Return each line of the listing that follows in which the string "export" can be found.
········
This is an optimization exercise on Yosys and OpenROAD, whose aim is small area, not a production implementation. Function was checked by simulation only, so behaviour that the tests miss may differ from the original. Power is estimated from default activity; no workload was simulated.

==> design/flow/run.sh <==
#!/bin/bash
# synth_recipe.tcl (not shown) runs the flow's synth.tcl, then flattens the netlist and writes it again
# the make line also repeats each setting of config.mk as NAME=value (left out here)
make -C /OpenROAD-flow-scripts/flow DESIGN_CONFIG=/design/flow/config.mk WORK_HOME=/design/flow/orfs CLKGATE_MAP_FILE= SYNTH_SCRIPT=/design/flow/synth_recipe.tcl finish
==> design/flow/config.mk <==
export PLATFORM = sky130hd
export DESIGN_NAME = proj01
export DESIGN_NICKNAME = proj01
export VERILOG_FILES = /design/flow/design.v
export SDC_FILE = /design/flow/constraint.sdc
export NUM_CORES = 4
export LEC_CHECK = 0
export CAP_MARGIN = 20
export CORE_MARGIN = 2
export CORE_UTILIZATION = 40
export PLACE_DENSITY = 0.6
export SLEW_MARGIN = 20
==> design/flow/constraint.sdc <==
create_clock -name core_clock -period 10.0 [get_ports {clk}]
set_input_delay 2.0000 -clock core_clock [delete_from_list [all_inputs] [get_ports {clk}]]
set_output_delay 2.0000 -clock core_clock [all_outputs]
set_load 0.01 [all_outputs]
==> design/flow/design.v <==
`timescale 1ns / 1ps
module proj01(
    input wire clk,
    input wire reset,
    input wire [15:0] floor_request,
    input wire [15:0] elevator1_buttons_up,
    input wire [15:0] elevator1_buttons_down,
    input wire [15:0] elevator2_buttons_up,
    input wire [15:0] elevator2_buttons_down,
    output wire [2:0] elevator1_position, 
    output wire [2:0] elevator2_position,
    output wire [2:0] elevator1_display,
    output wire [2:0] elevator2_display
);
    reg [2:0] state1; 
    reg [2:0] state2;
    reg [15:0] elevator1_target_floor;
    reg [15:0] elevator1_current_floor;
    reg [15:0] elevator2_target_floor;
    reg [15:0] elevator2_current_floor;
	 integer z;
	 reg clk_out;
	 integer z2;
	 reg clk_out2;
	 integer z3;
	 reg clk_out3;
	 always@(negedge clk) 
		begin
		if(reset==1)
		begin
		z<=0;
		clk_out<=0;
		end
		else 
		begin
		if(z==500000)
		begin
		clk_out <= ~clk_out;
		z<=0;
		end
		else 
		z <= z+1;
		end
		end  
		always@(negedge clk) 
		begin
		if(reset==1)
		begin
		z2<=0;
		clk_out2<=0;
		end
		else 
		begin
		if(z2==200000)
		begin
		clk_out2 <= ~clk_out2;
		z2<=0;
		end
		else 
		z2 <= z2+1;
		end
		end  
		always@(negedge clk) 
		begin
		if(reset==1)
		begin
		z3<=0;
		clk_out3<=0;
		end
		else 
		begin
		if(z3==300000)
		begin
		clk_out3 <= ~clk_out3;
		z3<=0;
		end
		else 
		z3 <= z3+1;
		end
		end  
    always @(posedge clk or posedge reset) begin  
        if (reset) begin
            state1 <= 3'b000;
            state2 <= 3'b000;
            elevator1_target_floor <= 16'b0;
            elevator1_current_floor <= 16'b0000000000000000;
            elevator2_target_floor <= 16'b0;
            elevator2_current_floor <= 16'b0000000000000001;
        end else begin
        if (elevator1_buttons_up) begin  
            case (state1)
                0: begin
                    if ((elevator1_buttons_up % 2 == 0) && (clk_out)) begin
                        elevator1_target_floor <= elevator1_buttons_up;
                        if (elevator1_current_floor < elevator1_target_floor)
                            elevator1_current_floor <= elevator1_current_floor + 2;
                        state1 <= 1;
								if (elevator1_buttons_up == elevator1_current_floor)
                        state1 <= 0;
                    end
                end
                1: begin
                    if ((elevator1_buttons_up) % 2 == 0 && (clk_out2)) begin
                        elevator1_target_floor <= elevator1_buttons_up;
                        if (elevator1_current_floor < elevator1_target_floor)
                            elevator1_current_floor <= elevator1_current_floor + 2;
                        else
                            state1 <= 2;
                    end
                end
                2: begin
                    if ((elevator1_buttons_up % 2 == 0) && (clk_out2)) begin
                        elevator1_target_floor <= elevator1_buttons_up;
                        if (elevator1_current_floor > elevator1_target_floor)
                            elevator1_current_floor <= elevator1_current_floor - 2;
                        else
                            state1 <= 0;
                    end
                end
            endcase
        end
        if (elevator1_buttons_down) begin  
            case (state1)
                0: begin
                    if ((elevator1_buttons_down % 2 == 0) && (clk_out)) begin
                        elevator1_target_floor <= elevator1_buttons_down;
                        if (elevator1_current_floor < elevator1_target_floor)
                            elevator1_current_floor <= elevator1_current_floor + 2;
                        state1 <= 1;
								if (elevator1_buttons_down == elevator1_current_floor)
                        state1 <= 0;
                    end
                end
                1: begin
                    if ((elevator1_buttons_down) % 2 == 0 && (clk_out2)) begin
                        elevator1_target_floor <= elevator1_buttons_down;
                        if (elevator1_current_floor < elevator1_target_floor)
                            elevator1_current_floor <= elevator1_current_floor + 2;
                        else
                            state1 <= 2;
                    end
                end
                2: begin
                    if ((elevator1_buttons_down % 2 == 0) && (clk_out2)) begin
                        elevator1_target_floor <= elevator1_buttons_down;
                        if (elevator1_current_floor > elevator1_target_floor)
                            elevator1_current_floor <= elevator1_current_floor - 2;
                        else
                            state1 <= 0;
                    end
                end
            endcase
        end
        if (elevator2_buttons_down) begin  
            case (state2)
                0: begin
                    if ((elevator2_buttons_down % 2 != 0) && (clk_out)) begin
                        elevator2_target_floor <= elevator2_buttons_down;
                        if (elevator2_current_floor < elevator2_target_floor)
                            elevator2_current_floor <= elevator2_current_floor + 2;
                        state2 <= 1;
								if (elevator2_buttons_down == elevator2_current_floor)
                        state2 <= 0;
                    end
                end
                1: begin
                    if ((elevator2_buttons_down % 2 != 0) && (clk_out3)) begin
                        elevator2_target_floor <= elevator2_buttons_down;
                        if (elevator2_current_floor < elevator2_target_floor)
                            elevator2_current_floor <= elevator2_current_floor + 2;
                        else
                            state2 <= 2;
                    end
                end
                2: begin
                    if ((elevator2_buttons_down % 2 != 0) && (clk_out3)) begin
                        if (elevator2_current_floor > elevator2_target_floor)
                            elevator2_current_floor <= elevator2_current_floor - 2;
                        else
                            state2 <= 0;
                    end
                end
            endcase
        end
        if (elevator2_buttons_up) begin  
            case (state2)
                0: begin
                    if ((elevator2_buttons_up % 2 != 0) && (clk_out)) begin
                        elevator2_target_floor <= elevator2_buttons_up;
                        if (elevator2_current_floor < elevator2_target_floor)
                            elevator2_current_floor <= elevator2_current_floor + 2;
                        state2 <= 1;
								if (elevator2_buttons_up == elevator2_current_floor)
                        state2 <= 0;
                    end
                end
                1: begin
                    if ((elevator2_buttons_up % 2 != 0) && (clk_out3)) begin
                        elevator2_target_floor <= elevator2_buttons_up;
                        if (elevator2_current_floor < elevator2_target_floor)
                            elevator2_current_floor <= elevator2_current_floor + 2;
                        else
                            state2 <= 2;
                    end
                end
                2: begin
                    if ((elevator2_buttons_up % 2 != 0) && (clk_out3)) begin
                        if (elevator2_current_floor > elevator2_target_floor)
                            elevator2_current_floor <= elevator2_current_floor - 2;
                        else
                            state2 <= 0;
                    end
                end
            endcase
        end
        if (floor_request) begin  
            case (state1)
                0: begin
                    if ((floor_request % 2 == 0) && (clk_out)) begin
                        elevator1_target_floor <= floor_request;
                        if (elevator1_current_floor < elevator1_target_floor)
                            elevator1_current_floor <= elevator1_current_floor + 2;
                        state1 <= 1;
								if (floor_request == elevator1_current_floor)
                        state1 <= 0;
                    end
                end
                1: begin
                    if ((floor_request) % 2 == 0 && (clk_out2)) begin
                        elevator1_target_floor <= floor_request;
                        if (elevator1_current_floor < elevator1_target_floor)
                            elevator1_current_floor <= elevator1_current_floor + 2;
                        else
                            state1 <= 2;
                    end
                end
                2: begin
                    if ((floor_request % 2 == 0) && (clk_out2)) begin
                        elevator1_target_floor <= floor_request;
                        if (elevator1_current_floor > elevator1_target_floor)
                            elevator1_current_floor <= elevator1_current_floor - 2;
                        else
                            state1 <= 0;
                    end
                end
            endcase
            case (state2)
                0: begin
                    if ((floor_request % 2 != 0) && (clk_out)) begin
                        elevator2_target_floor <= floor_request;
                        if (elevator2_current_floor < elevator2_target_floor)
                            elevator2_current_floor <= elevator2_current_floor + 2;
                        state2 <= 1;
								if (floor_request == elevator2_current_floor)
                        state2 <= 0;
                    end
                end
                1: begin
                    if ((floor_request % 2 != 0) && (clk_out3)) begin
                        elevator2_target_floor <= floor_request;
                        if (elevator2_current_floor < elevator2_target_floor)
                            elevator2_current_floor <= elevator2_current_floor + 2;
                        else
                            state2 <= 2;
                    end
                end
                2: begin
                    if ((floor_request % 2 != 0) && (clk_out3)) begin
                        if (elevator2_current_floor > elevator2_target_floor)
                            elevator2_current_floor <= elevator2_current_floor - 2;
                        else
                            state2 <= 0;
                    end
                end
            endcase
        end
        end
    end
    assign elevator1_display = 3'b000;
    assign elevator2_display = 3'b000;
    assign elevator1_position = state1;
    assign elevator2_position = state2;
endmodule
········
■ COMPLETED TASK ■
export PLATFORM = sky130hd
export DESIGN_NAME = proj01
export DESIGN_NICKNAME = proj01
export VERILOG_FILES = /design/flow/design.v
export SDC_FILE = /design/flow/constraint.sdc
export NUM_CORES = 4
export LEC_CHECK = 0
export CAP_MARGIN = 20
export CORE_MARGIN = 2
export CORE_UTILIZATION = 40
export PLACE_DENSITY = 0.6
export SLEW_MARGIN = 20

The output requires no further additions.